Una sociedad poscristiana corre el peligro de olvidar los valores que han articulado durante siglos su estilo de vida y le han hecho avanzar con éxito a través de las vicisitudes de la historia.
Hoy, sin embargo, no basta con hacer tabla rasa y construir desde la nada, porque los modelos propuestos por ideologías y modas pasajeras apenas logran responder a las inquietudes profundas de los individuos, las familias, las sociedades culturales y políticas, ni tampoco a las comunidades de fe que ayudan a transcender el presente con la esperanza de un futuro pleno.
Justamente es en este punto donde la tradición moral despliega toda su potencialidad. De hecho, aporta elementos que han sido probados a lo largo del tiempo y que, en consecuencia, han servido para proteger el bien común frente a los intereses particulares, tantas veces espurios, que dividen y separan. Esos elementos configuran valores y leyes, virtudes y normas para salvaguardar la libertad de conciencia y favorecer la responsabilidad individual.

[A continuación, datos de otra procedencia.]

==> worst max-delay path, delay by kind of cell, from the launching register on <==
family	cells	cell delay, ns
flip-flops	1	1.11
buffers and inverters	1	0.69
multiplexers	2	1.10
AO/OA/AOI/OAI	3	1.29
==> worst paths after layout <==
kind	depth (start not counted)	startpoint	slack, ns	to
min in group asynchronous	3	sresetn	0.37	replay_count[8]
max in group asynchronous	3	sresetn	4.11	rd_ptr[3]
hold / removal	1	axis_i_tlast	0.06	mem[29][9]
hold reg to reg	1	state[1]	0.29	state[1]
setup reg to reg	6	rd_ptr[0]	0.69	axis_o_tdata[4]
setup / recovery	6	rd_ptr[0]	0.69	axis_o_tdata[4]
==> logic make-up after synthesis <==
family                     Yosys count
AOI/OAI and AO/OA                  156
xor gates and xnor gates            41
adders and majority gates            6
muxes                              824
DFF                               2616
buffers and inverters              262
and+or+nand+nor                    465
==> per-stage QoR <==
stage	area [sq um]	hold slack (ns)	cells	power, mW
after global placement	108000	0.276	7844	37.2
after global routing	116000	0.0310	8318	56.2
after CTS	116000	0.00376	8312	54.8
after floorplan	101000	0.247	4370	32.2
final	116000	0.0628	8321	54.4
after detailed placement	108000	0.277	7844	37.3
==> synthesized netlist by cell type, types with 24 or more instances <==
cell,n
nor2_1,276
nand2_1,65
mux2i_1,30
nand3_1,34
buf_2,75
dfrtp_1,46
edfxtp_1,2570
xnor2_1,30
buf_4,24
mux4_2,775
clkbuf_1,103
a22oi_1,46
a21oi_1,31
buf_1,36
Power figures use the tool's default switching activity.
## src/rtl/irq_pkg.sv

```systemverilog
// rtl/irq_pkg.sv - shared state encoding and vector defaults for the interrupt sequencer
package irq_pkg;

    typedef enum logic [2:0] {
        IRQ_IDLE    = 3'd0,
        IRQ_ARM     = 3'd1,
        IRQ_TAKE    = 3'd2,
        IRQ_SERVICE = 3'd3,
        IRQ_RETURN  = 3'd4
    } irq_state_t;

    localparam logic [31:0] IRQ_VEC_BASE_DEF   = 32'h0000_000C;
    localparam int          IRQ_VEC_STRIDE_DEF = 8;

endpackage

```

## src/rtl/irq_sync_edge.sv

```systemverilog
// rtl/irq_sync_edge.sv - per-line synchronizer chain with rising-edge detector
module irq_sync_edge #(
    parameter int SYNC_STAGES = 2
) (
    input  logic i_clk,
    input  logic i_reset,
    input  logic i_line,
    output logic o_edge
);

    logic [SYNC_STAGES-1:0] r_sync;
    logic                   r_prev;

    always_ff @(posedge i_clk or posedge i_reset) begin
        if (i_reset) begin
            r_sync <= '0;
            r_prev <= 1'b0;
        end else begin
            r_sync <= {r_sync[SYNC_STAGES-2:0], i_line};
            r_prev <= r_sync[SYNC_STAGES-1];
        end
    end

    // prev resets low, so a line held high through reset still yields one edge
    assign o_edge = r_sync[SYNC_STAGES-1] & ~r_prev;

endmodule

```

## src/rtl/irq_sequencer.sv

```systemverilog
// rtl/irq_sequencer.sv - fixed-priority interrupt sequencer issuing flush/redirect to handler vectors
module irq_sequencer
    import irq_pkg::*;
#(
    parameter int          N_IRQ       = 4,
    parameter int          SYNC_STAGES = 2,
    parameter logic [31:0] VEC_BASE    = IRQ_VEC_BASE_DEF,
    parameter int          VEC_STRIDE  = IRQ_VEC_STRIDE_DEF,
    localparam int         ID_W        = (N_IRQ > 1) ? $clog2(N_IRQ) : 1
) (
    input  logic             i_clk,
    input  logic             i_reset,
    input  logic [N_IRQ-1:0] i_irq_in,
    input  logic             i_en_we,
    input  logic [N_IRQ-1:0] i_en_wdata,
    input  logic             i_gie_we,
    input  logic             i_gie_wdata,
    input  logic             i_pipe_ok,
    input  logic [31:0]      i_resume_pc,
    input  logic             i_eret,
    output logic             o_flush,
    output logic             o_jump_en,
    output logic [31:0]      o_jump_addr,
    output logic [31:0]      o_epc,
    output logic [ID_W-1:0]  o_irq_id,
    output logic [N_IRQ-1:0] o_pending,
    output logic [N_IRQ-1:0] o_enable,
    output logic             o_gie,
    output logic             o_in_service
);

    irq_state_t       r_state;
    irq_state_t       w_next;
    logic [N_IRQ-1:0] r_pending;
    logic [N_IRQ-1:0] r_enable;
    logic             r_gie;
    logic [31:0]      r_epc;
    logic [ID_W-1:0]  r_irq_id;

    logic [N_IRQ-1:0] w_edge;
    logic [N_IRQ-1:0] w_req;
    logic [N_IRQ-1:0] w_clr;
    logic [ID_W-1:0]  w_win;
    logic             w_qual;
    logic             w_take_now;
    logic [31:0]      w_vec_addr;

    for (genvar g = 0; g < N_IRQ; g++) begin : g_line
        irq_sync_edge #(
            .SYNC_STAGES(SYNC_STAGES)
        ) u_sync_edge (
            .i_clk  (i_clk),
            .i_reset(i_reset),
            .i_line (i_irq_in[g]),
            .o_edge (w_edge[g])
        );
    end

    assign w_req  = r_pending & r_enable;
    assign w_qual = r_gie & (|w_req);

    // Scan downward so the lowest requesting index is the last one assigned
    always_comb begin
        w_win = '0;
        for (int i = N_IRQ - 1; i >= 0; i--) begin
            if (w_req[i]) begin
                w_win = ID_W'(i);
            end
        end
    end

    assign w_take_now = (r_state == IRQ_ARM) && w_qual && i_pipe_ok;
    assign w_clr      = (r_state == IRQ_TAKE) ? (N_IRQ'(1) << r_irq_id) : '0;

    always_comb begin
        w_next = r_state;
        case (r_state)
            IRQ_IDLE:    if (w_qual) w_next = IRQ_ARM;
            IRQ_ARM: begin
                if (!w_qual)        w_next = IRQ_IDLE;
                else if (i_pipe_ok) w_next = IRQ_TAKE;
            end
            IRQ_TAKE:    w_next = IRQ_SERVICE;
            IRQ_SERVICE: if (i_eret) w_next = IRQ_RETURN;
            IRQ_RETURN:  w_next = IRQ_IDLE;
            default:     w_next = IRQ_IDLE;
        endcase
    end

    always_ff @(posedge i_clk or posedge i_reset) begin
        if (i_reset) begin
            r_state   <= IRQ_IDLE;
            r_pending <= '0;
            r_enable  <= '0;
            r_gie     <= 1'b0;
            r_epc     <= '0;
            r_irq_id  <= '0;
        end else begin
            r_state <= w_next;
            // A fresh edge on the bit being cleared wins over the clear
            r_pending <= (r_pending & ~w_clr) | w_edge;
            if (i_en_we)  r_enable <= i_en_wdata;
            if (i_gie_we) r_gie    <= i_gie_wdata;
            if (w_take_now) r_irq_id <= w_win;
            if (r_state == IRQ_TAKE) r_epc <= i_resume_pc;
        end
    end

    assign w_vec_addr = VEC_BASE + (32'(r_irq_id) * 32'(VEC_STRIDE));

    always_comb begin
        o_flush     = 1'b0;
        o_jump_en   = 1'b0;
        o_jump_addr = '0;
        if (r_state == IRQ_TAKE) begin
            o_flush     = 1'b1;
            o_jump_en   = 1'b1;
            o_jump_addr = w_vec_addr;
        end else if (r_state == IRQ_RETURN) begin
            o_flush     = 1'b1;
            o_jump_en   = 1'b1;
            o_jump_addr = r_epc;
        end
    end

    assign o_epc        = r_epc;
    assign o_irq_id     = r_irq_id;
    assign o_pending    = r_pending;
    assign o_enable     = r_enable;
    assign o_gie        = r_gie;
    assign o_in_service = (r_state == IRQ_SERVICE);

endmodule

```

## config.mk

```make
export PLATFORM = sky130hd
export DESIGN_NAME = irq_sequencer
export DESIGN_NICKNAME = d
export VERILOG_FILES = /design/src/rtl/irq_pkg.sv /design/src/rtl/irq_sync_edge.sv /design/src/rtl/irq_sequencer.sv
export SDC_FILE = /design/constraint.sdc
export NUM_CORES = 1
export LEC_CHECK = 0
export BUFFER_PORTS_ARGS = -buffer_cell sky130_fd_sc_hd__buf_2
export CORE_MARGIN = 1
export CORE_UTILIZATION = 40
export DETAILED_ROUTE_END_ITERATION = 6
export PLACE_DENSITY = 0.74
export SLEW_MARGIN = 10
export SYNTH_ARGS = -nofsm -noshare
export SYNTH_HDL_FRONTEND = slang
export SYNTH_SLANG_ARGS = --single-unit
export TNS_END_PERCENT = 50
```

## constraint.sdc

```tcl
create_clock -name i_clk -period 1.5 [get_ports i_clk]
set_clock_uncertainty 0.05 [all_clocks]
set_input_delay 0 -clock i_clk [delete_from_list [all_inputs] [get_ports i_clk]]
set_output_delay 0 -clock i_clk [all_outputs]
set_load 0.005 [all_outputs]
```

==> summary.txt <==
Critical path
  – Worst r2r dst: o_epc[10]$_DFFE_PP0P_
  – Critical path's most frequent cell: buf_6
  – Crit path kind: flip-flop to primary output
  – Worst stage delay on the critical path: 0.41 ns
  – CP max FO: 8
  – Critical Path Slowest Stage Cell: dfrtp_1
  – Worst R2R Path Depth: 4
  – Reg2reg start: r_state[2]$_DFFE_PP0P_
  – Reg2reg setup slack: 0.03 ns
  – CP Capture Type: primary output
  – CP Launch Type: flip-flop
  – CP bufs+invs: 4
  – Arr. time, crit path: 1.59 ns
  – Delay-heaviest family, CP: buffers and inverters
  – Required time of the worst setup path: 1.45 ns
  – Cell breakdown of the critical path: buf_6 -> nor3b_4 -> buf_6 -> buf_8 -> and2_1 -> buf_2

Global routing
  – First-pass GRT wire length: 10.2 mm
  – Pin count of the biggest net entering global routing: 35
  – Overall routing resource usage: 21.8%
  – Initial antenna violation count: 0
  – Vias in the first global route: 2187
  – GR Overflow Total: 0

STA
  – Min setup slack post-route: -0.142 ns
  – Setup TNS: -3.97 ns
  – RSZ-0062 raised after global routing: yes
  – Max-Slew Margin vs Limit: 62.9%
  – FMAX: 609 MHz
  – Pins over their slew limit: 0
  – Final Setup Violations: 34
  – Final Critical Period: 1.64 ns
  – Final Hold Vio Count: 0
  – Worst slew pin tran: 0.556 ns
  – Crit share post-route: 109%

Synthesis
  – Yosys reg bits: 58
  – Cell count after synthesis: 179
  – Number of distinct library cells after synthesis: 26
  – Synth Warn #: 0
  – Top-area cell type share of the netlist area: 60.2%
  – Area leader, netlist: dfrtp_1
  – Synth top area cells: dfrtp_1 60%, mux2_2 18%, and2_1 7.0%
  – FFs w/ async S/R, synth: 100%
  – EDFF count, synth: 0
  – Seq/Total Area, Yosys: 60.2%
  – Mapped Area: 2410 sq um
  – Top FF cell, synth: dfrtp_1
  – Post-Synthesis Net Count: 230
  – Syn Area/Cell: 13.5 sq um

Die
  – Die area: 6340 sq um
  – Row cnt: 27
  – Initial Utilization: 42.7%
  – Die Wd: 79.6 um
  – Placeable Area: 5640 sq um
  – Die Y: 79.6 um
  – I/O Pins: 125

Detailed routing
  – Via count: 2138
  – Wire per inst: 15.4 um
  – Iter 0 DRT Violations: 47
  – Routed WL: 6.90 mm
  – DR DRC count: 0
  – Via/cell ratio: 4.76
  – DRT Pass-1 Iters: 4
  – Routed Antenna Nets: 0

Run status
  – Failing checks: setup timing
  – Status: finished with violations

Power
  – P_leak: 2.08 nW
  – Total power: 6.31 mW
  – PD cells: 1510 nW/um^2
  – VDD IR max: 0.901 mV

Clock tree
  – Clk buf depth: 2
  – CTS sink cnt: 58
  – Clock Latency Late Sink: 0.33 ns
  – Clock transition at path regs: 0.07 ns
  – TritonCTS clock tree: built
  – Cts bufs inserted: 9
  – Root Driver: clkbuf_8
  – H-tree levels: 3

Finish
  – Area Overhead vs Synth: 73.2%
  – Multi-input logic area: 962 sq um
  – Seq. cell area: 1450 sq um
  – Layout cell share with drive strength beyond 1: 59.2%
  – Post-route cell area: 4180 sq um
  – NumNets Final: 424
  – FILL cells: 384
  – # diodes: 0
  – Finished Core Util: 74.0%

Job
  – Max Cap Viol: 0

Min path
  – Hold path startpoint: i_en_we
  – Hold Path Class: primary input to flip-flop
  – Worst Hold End: o_enable[0]$_DFFE_PP0P_
  – Hold depth: 3

Place
  – HPWL after DPL: 3.99 mm
  – Port Buffers: 124
  – Placement Setup Slack: 0.0502 ns
  – Global placement routability congestion: 0.751
  – Placed cell areas: 3210 sq um
## routing by layer
layer	global-route usage [%]	share of wire, %
met5	0	0
met4	6.55	1.6
met3	6.51	6.4
met2	39.8	52
met1	24.1	40
## synthesized netlist by cell type, types with 2 or more instances
library cell and n:
dfrtp_1 58, mux2_2 39, and2_1 27, inv_1 8, nand2_1 8, a22o_1 6, buf_4 4, ha_1 4
clkbuf_1 3, a21oi_1 2, a22oi_1 2, and2_2 2, nor2_1 2, nor2b_1 2
## logic make-up (layout without fill, tap and decap cells)
logic type,Yosys count,in the layout,share of synthesized area [%]
compound gates,13,13,4.10
fa+ha+maj,4,4,2.08
buf+inv,16,214,3.17
flops,58,58,60.2
mux,40,40,18.6
simple gates,48,48,11.8
## stage by stage
| stage | cells | hold slack [ns] |
|---|---|---|
| after floorplan | 179 | -0.0186 |
| after global placement | 378 | 0.0273 |
| after detailed placement | 378 | 0.0331 |
| after CTS | 447 | 0.219 |
| final | 449 | 0.106 |
| after global routing | 449 | 0.112 |
## power by group
part	total [mW]	switching, mW	internal [mW]
Sequential	2.62	0.477	2.14
Clock	1.29	0.617	0.676
Combinational	2.40	0.925	1.48
## worst min-delay path, stage by stage
cell,delay [ns]
buf_2,0.12
mux2_2,0.15
dlymetal6s4s_1,0.17
## cell usage in the layout (no fill, tap or decap), drive strengths merged, types with 2 or more instances in the layout
master and n:
and2 29, a22oi 2, clkinvlp 3, nor2b 2, dlygate4sd3 48, nand2 8, a21oi 2, buf 141
mux2 39, nor2 3, a22o 6, dfrtp 58, inv 8, ha 4, clkbuf 12
## worst max-delay path by stage
stage / start / to / slack (ns) / cells after the start
after floorplan: i_reset / g_line[0].u_sync_edge.r_prev$_DFF_PP0_ / 0.02 / 1
after global placement: o_pending[2]$_DFF_PP0_ / o_irq_id[1]$_DFFE_PP0P_ / 0.07 / 4
after detailed placement: o_pending[2]$_DFF_PP0_ / o_irq_id[0]$_DFFE_PP0P_ / 0.05 / 4
after CTS: r_state[1]$_DFFE_PP0P_ / o_jump_addr[28] / -0.16 / 6
after global routing: r_state[1]$_DFFE_PP0P_ / o_jump_addr[16] / -0.23 / 6
final: r_state[1]$_DFFE_PP0P_ / o_jump_addr[16] / -0.14 / 6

Un compendio de moral católica tiene, por tanto, sentido, y más si reúne lo perenne de la fe para convertirse en una propuesta de alcance universal. En este sentido, antes que perseguir la uniformidad de la sociedad con valores religiosos de obligado cumplimiento, la moral de raíz cristiana desea contribuir a la consecución de la verdad, el bien, la justicia y la belleza que comparte con la rica familia humana.